The Israeli military declined to comment on any specific new deployments in Lebanon.

A spokesperson said the military was “positioning troops a little farther” into Lebanon than before, “to prevent any attacks against the northern communities” in Israel.

Israel has kept troops at several locations inside Lebanese territory since its 2024 war against Hezbollah.

While Israel has already warned residents to leave dozens of villages in the south, Wednesday’s order was the broadest yet, covering an area between the border and the Litani River, which meets the Mediterranean some 10 km (6 miles) north of Tyre, a historic port city and one of Lebanon’s biggest.

The Israeli warning told residents to immediately move north of the river “to guarantee your safety.”

Many thousands of Lebanese have already fled their homes in the Hezbollah-controlled southern suburbs of Beirut, and the south, parts of the country that bore the brunt of the 2024 war.

50 KILLED IN LEBANON, SAYS HEALTH MINISTRY

An Israeli airstrike hit a four-story building in the eastern Lebanese city of Baalbeck, killing six people and wounding 15, the Lebanese National News Agency reported. It said rescue workers were still searching for missing people.

A strike also hit a hotel in the Beirut suburb of Hazmieh, well outside the Hezbollah-controlled southern suburbs.

Hezbollah announced a number of attacks on Wednesday, including one using what it described as a precision-guided missile that it said was fired at a military facility in northern Israel, and another with attack drones fired at a base 120 km (75 miles) inside Israel.

On Tuesday, missiles fired from Lebanon set off air raid sirens as deep into the country as its main commercial hub Tel Aviv. An Israeli military source said they were fired by Hezbollah. There was no immediate claim by the group.

The Lebanese health ministry has said 50 people have been killed in Lebanon since Monday and 246 wounded.

There have been no reported fatalities in Israel as a result of attacks by Hezbollah, a Lebanese Shi’ite Muslim group established by Iran’s Revolutionary Guards in 1982.

During the 2024 fighting, tens of thousands of Israelis were evacuated from towns in the border area but many have now returned. Israeli officials have said there are no plans to remove them for now.

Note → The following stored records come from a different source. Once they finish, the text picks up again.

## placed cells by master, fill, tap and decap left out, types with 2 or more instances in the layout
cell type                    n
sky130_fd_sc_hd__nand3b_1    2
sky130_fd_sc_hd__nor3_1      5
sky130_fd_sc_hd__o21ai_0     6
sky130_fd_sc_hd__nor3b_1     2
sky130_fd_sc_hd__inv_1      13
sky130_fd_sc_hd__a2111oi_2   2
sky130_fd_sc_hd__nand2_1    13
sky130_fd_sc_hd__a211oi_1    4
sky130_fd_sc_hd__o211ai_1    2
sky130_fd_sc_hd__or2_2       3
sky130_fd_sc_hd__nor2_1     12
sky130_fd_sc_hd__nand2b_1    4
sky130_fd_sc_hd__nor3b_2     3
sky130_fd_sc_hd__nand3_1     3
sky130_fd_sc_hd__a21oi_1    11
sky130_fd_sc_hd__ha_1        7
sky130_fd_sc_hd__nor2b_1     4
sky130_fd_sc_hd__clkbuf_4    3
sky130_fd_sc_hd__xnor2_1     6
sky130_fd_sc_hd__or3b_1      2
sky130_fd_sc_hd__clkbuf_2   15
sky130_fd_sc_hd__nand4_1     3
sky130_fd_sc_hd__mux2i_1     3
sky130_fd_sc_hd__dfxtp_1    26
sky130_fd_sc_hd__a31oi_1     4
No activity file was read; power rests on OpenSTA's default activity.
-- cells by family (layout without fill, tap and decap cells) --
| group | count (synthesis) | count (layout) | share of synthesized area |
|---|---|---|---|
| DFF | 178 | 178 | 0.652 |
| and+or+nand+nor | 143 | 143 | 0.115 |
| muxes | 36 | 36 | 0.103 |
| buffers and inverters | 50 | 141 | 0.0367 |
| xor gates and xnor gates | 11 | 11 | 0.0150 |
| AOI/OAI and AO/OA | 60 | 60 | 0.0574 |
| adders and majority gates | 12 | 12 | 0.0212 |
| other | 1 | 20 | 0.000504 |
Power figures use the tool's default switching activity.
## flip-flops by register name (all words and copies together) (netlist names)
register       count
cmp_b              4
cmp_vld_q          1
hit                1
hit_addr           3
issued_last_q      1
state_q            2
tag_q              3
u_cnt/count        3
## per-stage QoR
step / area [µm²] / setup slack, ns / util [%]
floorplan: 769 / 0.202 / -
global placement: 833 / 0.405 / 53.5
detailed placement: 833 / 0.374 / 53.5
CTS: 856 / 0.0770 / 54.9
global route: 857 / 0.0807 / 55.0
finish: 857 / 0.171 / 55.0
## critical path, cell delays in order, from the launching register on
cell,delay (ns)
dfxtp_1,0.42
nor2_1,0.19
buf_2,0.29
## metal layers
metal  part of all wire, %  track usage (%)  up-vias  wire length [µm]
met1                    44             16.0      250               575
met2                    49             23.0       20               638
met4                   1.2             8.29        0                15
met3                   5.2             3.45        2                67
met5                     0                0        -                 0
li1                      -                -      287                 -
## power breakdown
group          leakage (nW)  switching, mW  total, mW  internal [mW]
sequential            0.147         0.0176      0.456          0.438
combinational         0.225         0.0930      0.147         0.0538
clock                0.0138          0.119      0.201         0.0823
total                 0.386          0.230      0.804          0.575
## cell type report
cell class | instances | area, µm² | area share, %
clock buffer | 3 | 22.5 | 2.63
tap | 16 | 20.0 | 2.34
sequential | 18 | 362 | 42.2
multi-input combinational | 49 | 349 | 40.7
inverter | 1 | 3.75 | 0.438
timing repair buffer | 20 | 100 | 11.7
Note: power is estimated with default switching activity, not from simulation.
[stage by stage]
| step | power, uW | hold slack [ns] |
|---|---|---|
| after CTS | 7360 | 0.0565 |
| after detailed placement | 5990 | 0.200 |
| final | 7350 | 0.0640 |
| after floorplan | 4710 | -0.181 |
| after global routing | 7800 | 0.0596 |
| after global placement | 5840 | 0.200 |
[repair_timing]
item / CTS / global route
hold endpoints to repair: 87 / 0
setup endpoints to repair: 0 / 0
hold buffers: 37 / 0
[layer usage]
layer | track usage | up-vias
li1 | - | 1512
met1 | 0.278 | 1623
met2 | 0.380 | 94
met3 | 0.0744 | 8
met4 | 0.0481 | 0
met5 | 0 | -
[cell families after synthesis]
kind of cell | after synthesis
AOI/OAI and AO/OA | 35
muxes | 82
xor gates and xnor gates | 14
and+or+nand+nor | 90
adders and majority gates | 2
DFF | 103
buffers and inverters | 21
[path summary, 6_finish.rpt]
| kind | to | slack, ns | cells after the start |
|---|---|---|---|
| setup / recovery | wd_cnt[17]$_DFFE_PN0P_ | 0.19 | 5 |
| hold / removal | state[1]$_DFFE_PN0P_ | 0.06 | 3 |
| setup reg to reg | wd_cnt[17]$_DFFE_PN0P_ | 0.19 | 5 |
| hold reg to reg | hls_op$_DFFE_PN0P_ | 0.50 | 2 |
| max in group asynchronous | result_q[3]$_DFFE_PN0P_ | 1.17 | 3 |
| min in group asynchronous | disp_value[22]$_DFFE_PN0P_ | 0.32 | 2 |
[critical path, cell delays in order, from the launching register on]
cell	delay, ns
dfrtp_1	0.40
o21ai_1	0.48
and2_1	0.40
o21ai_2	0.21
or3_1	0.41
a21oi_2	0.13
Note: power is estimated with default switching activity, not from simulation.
===== src/rtl/alu_sched.sv =====
// Two-requester round-robin scheduler in front of one registered ALU.
// Latency: accept T, ALU pulse T+1, response valid T+2+ALU_LAT (T+1 for a rejected command).
// Backpressure: holds the response until rsp_ready; no new command is accepted until the response completes.
//
// Ports:
//   clk, rst_n                 clock, asynchronous active-low reset
//   req_valid/req_ready        per-requester command handshake (ready is one-hot or zero)
//   req0_cmd, req1_cmd         {a_en, b_en, a_op[2:0], b_op[1:0], A[4:0], B[4:0]}
//   alu_*                      ALU control/operand pins; alu_c is the ALU result input
//   rsp_valid/rsp_ready        response handshake carrying rsp_id, rsp_data, rsp_err
//   busy                       high whenever the scheduler is not idle
module alu_sched #(
   parameter int ALU_LAT = 1
) (
   input  logic        clk,
   input  logic        rst_n,
   input  logic [1:0]  req_valid,
   output logic [1:0]  req_ready,
   input  logic [16:0] req0_cmd,
   input  logic [16:0] req1_cmd,
   output logic        alu_en,
   output logic        alu_a_en,
   output logic        alu_b_en,
   output logic [2:0]  alu_a_op,
   output logic [1:0]  alu_b_op,
   output logic [4:0]  alu_a,
   output logic [4:0]  alu_b,
   input  logic [5:0]  alu_c,
   output logic        rsp_valid,
   input  logic        rsp_ready,
   output logic        rsp_id,
   output logic [5:0]  rsp_data,
   output logic        rsp_err,
   output logic        busy
);

   typedef enum logic [1:0] {IDLE, ISSUE, WAIT, RESP} state_t;

   localparam logic [3:0] CNT_INIT = 4'(ALU_LAT - 1);

   state_t      state_q, state_d;
   logic        last_q;
   logic [16:0] cmd_q;
   logic        id_q;
   logic        err_q;
   logic [5:0]  data_q;
   logic [3:0]  cnt_q;

   logic        gnt;
   logic        accept;
   logic        rej;
   logic [16:0] cmd_sel;

   // A sole requester always wins; on a tie the one not granted last wins.
   always_comb begin
      gnt = ~last_q;
      if (req_valid == 2'b01) begin
         gnt = 1'b0;
      end else if (req_valid == 2'b10) begin
         gnt = 1'b1;
      end
   end

   assign accept  = (state_q == IDLE) && (req_valid != 2'b00);
   assign cmd_sel = gnt ? req1_cmd : req0_cmd;
   assign rej     = ~cmd_sel[16] & ~cmd_sel[15];

   // State register
   always_ff @(posedge clk or negedge rst_n) begin
      if (!rst_n) begin
         state_q <= IDLE;
      end else begin
         state_q <= state_d;
      end
   end

   // Next-state logic
   always_comb begin
      state_d = state_q;
      case (state_q)
         IDLE:  if (accept) state_d = rej ? RESP : ISSUE;
         ISSUE: state_d = WAIT;
         WAIT:  if (cnt_q == 4'd0) state_d = RESP;
         RESP:  if (rsp_ready) state_d = IDLE;
         default: state_d = IDLE;
      endcase
   end

   // Output logic; req_ready is forced low while reset is asserted
   always_comb begin
      alu_en    = (state_q == ISSUE);
      rsp_valid = (state_q == RESP);
      busy      = (state_q != IDLE);
      req_ready = 2'b00;
      if (rst_n && accept) begin
         req_ready = gnt ? 2'b10 : 2'b01;
      end
   end

   // Datapath. A rejected command leaves cmd_q alone so the ALU pins keep
   // the last issued values and the ALU never sees it.
   always_ff @(posedge clk or negedge rst_n) begin
      if (!rst_n) begin
         last_q <= 1'b1;
         cmd_q  <= '0;
         id_q   <= 1'b0;
         err_q  <= 1'b0;
         data_q <= '0;
         cnt_q  <= '0;
      end else begin
         if (accept) begin
            last_q <= gnt;
            id_q   <= gnt;
            err_q  <= rej;
            if (rej) begin
               data_q <= '0;
            end else begin
               cmd_q <= cmd_sel;
            end
         end
         if (state_q == ISSUE) begin
            cnt_q <= CNT_INIT;
         end else if (state_q == WAIT && cnt_q != 4'd0) begin
            cnt_q <= cnt_q - 4'd1;
         end
         if (state_q == WAIT && cnt_q == 4'd0) begin
            data_q <= alu_c;
         end
      end
   end

   assign alu_a_en = cmd_q[16];
   assign alu_b_en = cmd_q[15];
   assign alu_a_op = cmd_q[14:12];
   assign alu_b_op = cmd_q[11:10];
   assign alu_a    = cmd_q[9:5];
   assign alu_b    = cmd_q[4:0];
   assign rsp_id   = id_q;
   assign rsp_data = data_q;
   assign rsp_err  = err_q;

endmodule
<file path="src/rtl/univ_reg_sync.sv">
// -----------------------------------------------------------------------------
// univ_reg_sync
//
// Parametrised N-bit universal register. It generalises a D flip-flop with
// synchronous set/reset into a storage, shift, rotate and up/down count element.
//
// Parameters
//   WIDTH        register width in bits (>= 2)
//   RESET_VALUE  value loaded into q on reset
//
// Ports
//   clk    in   1      clock; all state changes on its rising edge
//   reset  in   1      synchronous active-high reset (highest priority)
//   set    in   1      synchronous active-high set, q <= all ones
//   en     in   1      operation enable; 0 holds q and co
//   mode   in   3      operation select (see MODE_* below)
//   d      in   WIDTH  parallel load data
//   sin_r  in   1      serial input entering bit 0 on shift-left
//   sin_l  in   1      serial input entering bit WIDTH-1 on shift-right
//   q      out  WIDTH  register contents
//   co     out  1      registered carry / borrow / shifted-out bit
//   zero   out  1      combinational, 1 when q == 0
// -----------------------------------------------------------------------------
module univ_reg_sync #(
    parameter int              WIDTH       = 8,
    parameter logic [WIDTH-1:0] RESET_VALUE = {WIDTH{1'b0}}
) (
    input  logic             clk,
    input  logic             reset,
    input  logic             set,
    input  logic             en,
    input  logic [2:0]       mode,
    input  logic [WIDTH-1:0] d,
    input  logic             sin_r,
    input  logic             sin_l,
    output logic [WIDTH-1:0] q,
    output logic             co,
    output logic             zero
);

    localparam logic [2:0] MODE_HOLD = 3'b000;
    localparam logic [2:0] MODE_LOAD = 3'b001;
    localparam logic [2:0] MODE_SHL  = 3'b010;
    localparam logic [2:0] MODE_SHR  = 3'b011;
    localparam logic [2:0] MODE_ROL  = 3'b100;
    localparam logic [2:0] MODE_ROR  = 3'b101;
    localparam logic [2:0] MODE_INC  = 3'b110;
    localparam logic [2:0] MODE_DEC  = 3'b111;

    localparam logic [WIDTH-1:0] ONE      = {{(WIDTH-1){1'b0}}, 1'b1};
    localparam logic [WIDTH-1:0] ALL_ONES = {WIDTH{1'b1}};

    logic [WIDTH-1:0] q_q, q_d;
    logic             co_q, co_d;

    // Next state for everything except reset; reset is applied in the
    // register process so it overrides set and en unconditionally.
    always_comb begin
        q_d  = q_q;
        co_d = co_q;
        if (set) begin
            q_d  = ALL_ONES;
            co_d = 1'b0;
        end else if (en) begin
            unique case (mode)
                MODE_HOLD: begin
                    q_d  = q_q;
                    co_d = co_q;
                end
                MODE_LOAD: begin
                    q_d  = d;
                    co_d = 1'b0;
                end
                MODE_SHL: begin
                    q_d  = {q_q[WIDTH-2:0], sin_r};
                    co_d = q_q[WIDTH-1];
                end
                MODE_SHR: begin
                    q_d  = {sin_l, q_q[WIDTH-1:1]};
                    co_d = q_q[0];
                end
                MODE_ROL: begin
                    q_d  = {q_q[WIDTH-2:0], q_q[WIDTH-1]};
                    co_d = q_q[WIDTH-1];
                end
                MODE_ROR: begin
                    q_d  = {q_q[0], q_q[WIDTH-1:1]};
                    co_d = q_q[0];
                end
                MODE_INC: begin
                    // Carry only on wrap from all ones to zero.
                    q_d  = q_q + ONE;
                    co_d = (q_q == ALL_ONES);
                end
                MODE_DEC: begin
                    // Borrow only on wrap from zero to all ones.
                    q_d  = q_q - ONE;
                    co_d = (q_q == {WIDTH{1'b0}});
                end
                default: begin
                    q_d  = q_q;
                    co_d = co_q;
                end
            endcase
        end
    end

    always_ff @(posedge clk) begin
        if (reset) begin
            q_q  <= RESET_VALUE;
            co_q <= 1'b0;
        end else begin
            q_q  <= q_d;
            co_q <= co_d;
        end
    end

    assign q    = q_q;
    assign co   = co_q;
    assign zero = (q_q == {WIDTH{1'b0}});

endmodule

</file>
<file path="src/rtl/prbs_pkg.sv">
// Shared state type, PRBS-7 polynomial constants and prediction helper for the PRBS checker
// and the upstream PRBS source.
package prbs_pkg;

  localparam int unsigned PRBS7_W   = 7;
  localparam int unsigned PRBS7_TAP = 6;

  typedef enum logic [0:0] {
    StSearch,
    StLocked
  } chk_state_e;

  // State bit 0 holds the newest bit; prediction taps at positions w and tap.
  function automatic logic prbs_pred(input logic [31:0] state, input int unsigned w,
                                     input int unsigned tap);
    return state[5'(w - 1)] ^ state[5'(tap - 1)];
  endfunction

endpackage

</file>
<file path="src/rtl/prbs_lfsr.sv">
// Shift/feedback register for x^W + x^Tap + 1; shifts in either an external bit or its own
// feedback.
module prbs_lfsr
  import prbs_pkg::*;
#(
  parameter int unsigned W   = PRBS7_W,
  parameter int unsigned Tap = PRBS7_TAP
) (
  input  logic         clk_i,
  input  logic         rst_ni,
  input  logic         shift_i,
  input  logic         sel_ext_i,
  input  logic         ext_bit_i,
  output logic [W-1:0] state_o,
  output logic         fb_o
);

  logic [W-1:0] state_q, state_d;

  assign fb_o    = prbs_pred(32'(state_q), W, Tap);
  assign state_o = state_q;

  always_comb begin
    state_d = state_q;
    if (shift_i) begin
      state_d = {state_q[W-2:0], sel_ext_i ? ext_bit_i : fb_o};
    end
  end

  always_ff @(posedge clk_i or negedge rst_ni) begin
    if (!rst_ni) begin
      state_q <= '0;
    end else begin
      state_q <= state_d;
    end
  end

endmodule

</file>
<file path="config.mk">
export PLATFORM = sky130hd
export DESIGN_NAME = prbs_lfsr
export DESIGN_NICKNAME = d
export VERILOG_FILES = /design/src/rtl/prbs_pkg.sv /design/src/rtl/prbs_lfsr.sv
export SDC_FILE = /design/constraint.sdc
export NUM_CORES = 1
export LEC_CHECK = 0
export CAP_MARGIN = 20
export CORE_AREA = 5 5 42 44
export CTS_BUF_LIST = sky130_fd_sc_hd__clkbuf_2 sky130_fd_sc_hd__clkbuf_4 sky130_fd_sc_hd__clkbuf_8
export DETAILED_ROUTE_END_ITERATION = 12
export DIE_AREA = 0 0 47 49
export HOLD_SLACK_MARGIN = 0.1
export PLACE_DENSITY = 0.57
export SETUP_SLACK_MARGIN = 0.15
export SYNTH_ARGS = -nofsm -noshare
export SYNTH_HDL_FRONTEND = slang
export SYNTH_SLANG_ARGS = --single-unit
</file>
<file path="constraint.sdc">
create_clock -name clk_i -period 1.08 [get_ports clk_i]
set_clock_uncertainty 0.05 [all_clocks]
set_input_delay 0.216 -clock clk_i [delete_from_list [all_inputs] [get_ports clk_i]]
set_output_delay 0.216 -clock clk_i [all_outputs]
set_load 0.005 [all_outputs]
</file>
==> results of run 1 <==
==> worst max-delay path, delay by kind of cell, from the launching register on <==
kind / cells / cell delay [ns]
buf+inv: 1 / 0.15
flops: 1 / 0.38
xor+xnor: 1 / 0.21
==> metal layers <==
layer	global-route usage (%)	vias up
met5	0	-
met4	4.15	0
met3	4.06	0
met2	9.73	13
met1	9.23	119
li1	-	115
==> timing repair <==
| item | 4_1_cts | 5_1_grt |
|---|---|---|
| pin swaps | 2 | 1 |
| setup endpoints to repair | 15 | 15 |
| endpoints found under the hold margin | 0 | 0 |
| resized for setup | 40 | 5 |
| setup buffers | 3 | 1 |
==> logic make-up after synthesis <==
logic type | Yosys count | share of synthesized area [%]
XOR/XNOR | 1 | 3.02
AO/OA/AOI/OAI | 1 | 3.02
AND/OR/NAND/NOR | 3 | 6.47
flip-flops | 7 | 60.3
buffers and inverters | 1 | 3.88
multiplexers | 6 | 23.3
==> per-stage QoR <==
step | setup slack (ns) | area (µm²) | utilization [%]
finish | -0.181 | 520 | 37.1
global placement | -0.355 | 457 | 32.6
CTS | -0.210 | 497 | 35.4
floorplan | 0.0854 | 290 | -
global route | -0.247 | 520 | 37.1
detailed placement | -0.408 | 457 | 32.6
==> layout by cell type, fill, tap and decap left out <==
master           netlist  routed
a211o_1                1       1
and3_1                 1       1
buf_2                  0       7
buf_4                  0       3
buf_6                  1       7
clkbuf_4               0       4
clkdlybuf4s15_1        0       1
clkdlybuf4s50_1        0       3
dfrtp_1                7       7
mux2_2                 6       2
mux2_4                 0       4
nor2b_1                2       2
xor2_1                 1       1
==> worst min-delay path by stage <==
stage	to	slack (ns)	depth (start not counted)
CTS	state_o[2]$_DFFE_PN0P_	0.18	1
global placement	state_o[2]$_DFFE_PN0P_	0.44	1
global route	state_o[2]$_DFFE_PN0P_	0.18	1
floorplan	state_o[0]$_DFFE_PN0P_	-0.13	0
finish	state_o[4]$_DFFE_PN0P_	0.18	1
detailed placement	state_o[2]$_DFFE_PN0P_	0.45	1
==> power breakdown <==
group	total, mW	switching (mW)	internal, mW	leakage [nW]
registers	0.470	0.0839	0.386	0.0865
logic	0.768	0.233	0.536	0.169
clock network	0.258	0.0920	0.166	0.0184
total	1.50	0.409	1.09	0.274
==> cell type report <==
class                      instances  area share, %
timing repair buffer              21           33.9
sequential                         7           33.7
multi-input combinational         11           22.8
clock buffer                       4           5.77
tap                               16           3.85
==> reports/results.txt, run 1 <==
status -> complete, but fails checks
violated checks -> setup timing
clk root buf -> clkbuf_4
fin. max-slew vios -> 0
die height -> 49 µm
asr flop ratio synth -> 100%
RePlAce Congestion -> 0.781
post-synthesis sequential area ratio -> 60.3%
main flop type after synthesis -> dfrtp_1
routed vias -> 247
post-synth cell types -> 7
CP required -> 0.81 ns
crit path max-delay cell type -> dfrtp_1
DRC viols -> 0
wl on met1 -> 346 µm
critical path endpoint category -> output pin
CTS Buf Count -> 3
initial core utilization -> 20.7%
Hold Slack -> 0.176 ns
layout filler cell count -> 144
fmax -> 0.793 GHz
Sequential Area -> 175 µm²
Synth area leader -> dfrtp_1
Final Hold Fails -> 0
Final Setup Violations -> 5
Worst Setup Start Kind -> register
share of post-route cells with drive strength above 1 -> 62.8%
R2R depth -> 4
CTS sink cnt -> 7
Arr. time, crit path -> 1.00 ns
Rel. slew slack -> 71.4%
Synth area leaders -> dfrtp_1 60%, mux2_2 23%, nor2b_1 4.3%
EDFF count, synth -> 0
worst setup margin -> -0.181 ns
CTS tree -> built
R2R Setup Slk -> -0.08 ns
post-synth top area share -> 60.3%
cts hold-fix bufs -> 0
largest net degree at the start of global routing -> 10
antenna cell count -> 0
period utilization -> 117%
RR Startpoint -> state_o[5]$_DFFE_PN0P_
setup tns final -> -0.658 ns
Worst-Skew Late Latency -> 0.25 ns
vias in the first global route -> 281
clk buf depth -> 2
ANT nets after route -> 0
area of the core -> 1400 µm²
Critical path origin -> state_o[6]$_DFFE_PN0P_
maximum vdd drop -> 990 µV
RSZ-0062 raised after global routing -> true
DR vias/cell -> 4.19
top sig layer -> met3
# IOs -> 13
area taken by multi-input logic gates -> 119 µm²
Pre-antenna DRT Iters -> 2
CP peak stage delay -> 0.38 ns
Synth Register Bits -> 7
gr usage total -> 7.38%
HPWL after DPL -> 538 µm
Post-Route WL -> 727 µm
list of most frequent post-synthesis cells -> 7 x dfrtp_1, 6 x mux2_2, 2 x nor2b_1
P_leak -> 0.274 nW
Post-Syn Area -> 290 µm²
Finished Layout Cells -> 59
most frequent cell after synthesis -> dfrtp_1
CP max FO -> 2
cell count after synthesis -> 19
post-synth net total -> 24
min cycle time layout -> 1.26 ns
Port Buffer Count -> 12
worst min path class -> input port to asynchronous set/reset pin
Layout area overhead -> 79.3%
max cap viols -> 0
Mean Syn Cell Area -> 15.3 µm²
initial antenna violation count -> 0
Placed Cells -> 51
actual slew at the worst max-slew pin -> 0.429 ns
crit path kind -> register to output pin
# nets final -> 49
Synth Warn # -> 0
CTS clock-pin slew for the worst setup and hold paths -> 0.05 ns
met3 WL post-DR -> 77 µm
Routed WL per cell -> 12.3 µm
max reg flops -> 7
die footprint -> 2300 µm²
CTS H-tree lvls -> 1
Worst R2R End -> state_o[6]$_DFFE_PN0P_
met2 routed WL -> 303 µm
1st-iter DRT viols -> 8
Worst setup endpoint -> fb_o
Pwr Total -> 1.50 mW
Die W -> 47 µm
Rows -> 14
Power Dens Cells -> 2870 nW/µm²
wire length of the first global-routing pass -> 1190 µm
crit path cell chain -> xor2_1 > buf_2
GR Overflow Total -> 0
(Power assumes the default switching activity.)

Hezbollah said it opened fire on Monday to avenge the killing of Iranian Supreme Leader Ayatollah Ali Khamenei on Saturday in the US-Israeli attack.

Israeli military spokesperson Effie Defrin said the Israeli military had attacked more than 250 Hezbollah targets throughout Lebanon over a 48-hour period.

Israel has invaded Lebanon several times since 1978, and occupied a belt of territory in the south until 2000, when it withdrew following years of guerrilla warfare by Hezbollah.